A spring to heal after surgery, a summer to rehab the injury and weeks getting back in hockey shape were the steep price paid. And then it took him all of 15 minutes to score his first goal on Friday in a game against the New York Rangers. Welcome back, Michal. 

“I felt pretty good, actually. My legs felt good,” Kempny said. “Obviously not an easy situation for me. But I got to say just thank you to all of the staff, whole organization, my teammates, my family, my friends who were supporting me all the way through here and help me. It means a lot to me.”

It was an organizational project. Kempny meant so much to Washington during its Stanley Cup run of 2018. The Capitals felt his absence on the top pair with John Carlson during the first-round series loss to the Carolina Hurricanes. 

Washington coach Todd Reirden credited team trainers Jason Servis and Mike Booi and strength and conditioning coach Mark Nemish with putting Kempny in position to return early in the season.  

“Six months of investment of their time to get him back,” Reirden said. “I thought Michal looked really good.”

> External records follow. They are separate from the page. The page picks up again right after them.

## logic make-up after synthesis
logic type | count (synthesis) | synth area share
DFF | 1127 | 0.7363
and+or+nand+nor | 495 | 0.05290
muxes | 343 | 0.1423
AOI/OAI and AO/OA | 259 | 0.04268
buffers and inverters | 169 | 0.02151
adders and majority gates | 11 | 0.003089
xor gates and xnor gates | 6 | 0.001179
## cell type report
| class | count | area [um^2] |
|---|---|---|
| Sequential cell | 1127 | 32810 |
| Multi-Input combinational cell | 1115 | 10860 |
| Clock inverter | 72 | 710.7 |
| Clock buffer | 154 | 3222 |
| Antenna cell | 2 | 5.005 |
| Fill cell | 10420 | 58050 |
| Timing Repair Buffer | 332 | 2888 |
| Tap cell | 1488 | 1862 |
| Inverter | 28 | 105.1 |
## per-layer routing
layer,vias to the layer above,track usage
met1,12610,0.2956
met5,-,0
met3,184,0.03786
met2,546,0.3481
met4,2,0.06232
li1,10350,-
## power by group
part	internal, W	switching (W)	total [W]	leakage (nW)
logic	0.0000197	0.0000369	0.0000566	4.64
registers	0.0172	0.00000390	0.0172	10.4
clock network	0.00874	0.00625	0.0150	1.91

The goal came at 15:16 of the first period and gave Washington a 2-1 lead. Kempny jumped onto a loose pucked batted around by teammate Alex Ovechkin, quickly corralled it and beat Henrik Lundqvist for the goal. It was a pretty play and another indication that Capitals' defensemen are taking chances when they see them on the offensive end. 

In his first game back, Kempny had 14:24 of ice time. That’s about the goal the Capitals had in mind for him. He started on the third pair with fellow Czech Radko Gudas, but also played 3:42 with Carlson, who mobbed Kempny after his goal and gave him a celebratory facewash with his glove. They’re happy to have him back. 

“I just grab the puck and there was open net, so a little lucky for me,” Kempny said. “I was just excited.”